● **Work to complete**: Copy nothing but the lines below running from the line containing "met4 | 8.8 | 56 | 103000" through the line containing "buf_8 0.16, and3_4", both end lines included.

● **Stored data**:
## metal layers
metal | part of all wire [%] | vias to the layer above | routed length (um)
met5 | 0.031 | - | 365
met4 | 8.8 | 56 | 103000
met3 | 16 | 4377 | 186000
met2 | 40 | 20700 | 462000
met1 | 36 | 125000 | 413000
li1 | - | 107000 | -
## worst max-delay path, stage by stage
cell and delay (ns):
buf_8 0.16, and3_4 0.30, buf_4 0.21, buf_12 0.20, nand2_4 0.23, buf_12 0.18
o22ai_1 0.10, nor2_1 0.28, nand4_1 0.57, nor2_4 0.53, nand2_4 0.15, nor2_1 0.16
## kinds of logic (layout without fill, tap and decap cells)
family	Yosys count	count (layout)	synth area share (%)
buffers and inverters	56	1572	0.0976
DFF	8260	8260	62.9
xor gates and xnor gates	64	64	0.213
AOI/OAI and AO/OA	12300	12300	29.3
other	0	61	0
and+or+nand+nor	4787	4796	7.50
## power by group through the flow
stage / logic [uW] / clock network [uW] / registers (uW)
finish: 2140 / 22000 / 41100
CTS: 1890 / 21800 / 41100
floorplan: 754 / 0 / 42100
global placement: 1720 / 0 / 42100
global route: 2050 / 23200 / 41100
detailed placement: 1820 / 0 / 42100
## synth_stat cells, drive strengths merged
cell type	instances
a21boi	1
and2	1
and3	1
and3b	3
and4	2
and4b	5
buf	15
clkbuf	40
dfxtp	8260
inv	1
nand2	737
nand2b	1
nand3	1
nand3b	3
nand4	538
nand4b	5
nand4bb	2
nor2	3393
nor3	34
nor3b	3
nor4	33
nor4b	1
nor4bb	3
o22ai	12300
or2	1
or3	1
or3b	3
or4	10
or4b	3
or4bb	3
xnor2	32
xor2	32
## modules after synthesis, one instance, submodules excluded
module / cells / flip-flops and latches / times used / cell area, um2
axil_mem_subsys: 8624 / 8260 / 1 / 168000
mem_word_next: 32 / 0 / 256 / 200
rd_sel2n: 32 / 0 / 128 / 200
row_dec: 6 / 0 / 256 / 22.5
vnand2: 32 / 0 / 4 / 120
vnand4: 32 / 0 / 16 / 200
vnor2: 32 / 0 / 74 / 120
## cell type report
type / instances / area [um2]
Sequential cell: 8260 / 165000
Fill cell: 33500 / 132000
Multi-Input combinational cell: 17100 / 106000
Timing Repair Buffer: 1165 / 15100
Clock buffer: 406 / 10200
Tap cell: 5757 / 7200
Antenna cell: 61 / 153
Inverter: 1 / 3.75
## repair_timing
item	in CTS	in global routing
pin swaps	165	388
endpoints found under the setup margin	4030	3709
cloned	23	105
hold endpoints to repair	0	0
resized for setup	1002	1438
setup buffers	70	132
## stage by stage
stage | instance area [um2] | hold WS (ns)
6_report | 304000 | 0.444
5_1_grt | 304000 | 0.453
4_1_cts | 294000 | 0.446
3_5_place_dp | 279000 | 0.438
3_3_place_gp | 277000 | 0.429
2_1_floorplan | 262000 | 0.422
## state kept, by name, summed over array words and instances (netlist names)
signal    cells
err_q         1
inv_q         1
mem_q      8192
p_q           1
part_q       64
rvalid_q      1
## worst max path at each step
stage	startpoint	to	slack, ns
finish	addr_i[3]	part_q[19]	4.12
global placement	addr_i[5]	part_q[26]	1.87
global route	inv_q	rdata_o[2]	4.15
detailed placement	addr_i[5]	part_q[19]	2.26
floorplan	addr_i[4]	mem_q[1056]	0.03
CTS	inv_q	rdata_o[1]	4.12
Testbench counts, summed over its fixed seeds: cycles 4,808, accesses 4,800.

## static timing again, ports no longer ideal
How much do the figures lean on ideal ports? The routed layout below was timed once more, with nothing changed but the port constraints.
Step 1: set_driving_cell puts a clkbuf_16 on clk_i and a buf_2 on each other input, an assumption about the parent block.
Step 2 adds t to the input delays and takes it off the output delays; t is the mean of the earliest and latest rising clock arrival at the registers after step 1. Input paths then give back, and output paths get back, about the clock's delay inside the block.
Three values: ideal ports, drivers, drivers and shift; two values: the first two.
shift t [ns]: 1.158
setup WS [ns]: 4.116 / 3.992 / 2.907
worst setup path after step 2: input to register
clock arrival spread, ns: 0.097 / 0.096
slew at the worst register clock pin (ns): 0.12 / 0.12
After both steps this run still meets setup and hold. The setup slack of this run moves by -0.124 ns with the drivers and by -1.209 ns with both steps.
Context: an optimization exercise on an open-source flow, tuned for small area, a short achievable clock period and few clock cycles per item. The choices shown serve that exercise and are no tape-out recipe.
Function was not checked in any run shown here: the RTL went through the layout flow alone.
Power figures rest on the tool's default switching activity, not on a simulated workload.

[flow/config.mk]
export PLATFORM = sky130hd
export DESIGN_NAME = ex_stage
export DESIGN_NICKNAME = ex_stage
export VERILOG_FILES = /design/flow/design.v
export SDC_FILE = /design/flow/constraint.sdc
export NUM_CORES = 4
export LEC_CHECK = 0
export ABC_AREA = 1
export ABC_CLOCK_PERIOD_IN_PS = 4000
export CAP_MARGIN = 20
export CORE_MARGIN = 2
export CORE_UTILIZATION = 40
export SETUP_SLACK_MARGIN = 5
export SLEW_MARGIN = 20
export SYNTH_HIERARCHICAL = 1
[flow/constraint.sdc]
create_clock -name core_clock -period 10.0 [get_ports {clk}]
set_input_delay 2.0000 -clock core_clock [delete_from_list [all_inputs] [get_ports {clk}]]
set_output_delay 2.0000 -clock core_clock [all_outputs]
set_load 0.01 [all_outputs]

● **Answer for the task**:
met4 | 8.8 | 56 | 103000
met3 | 16 | 4377 | 186000
met2 | 40 | 20700 | 462000
met1 | 36 | 125000 | 413000
li1 | - | 107000 | -
## worst max-delay path, stage by stage
cell and delay (ns):
buf_8 0.16, and3_4 0.30, buf_4 0.21, buf_12 0.20, nand2_4 0.23, buf_12 0.18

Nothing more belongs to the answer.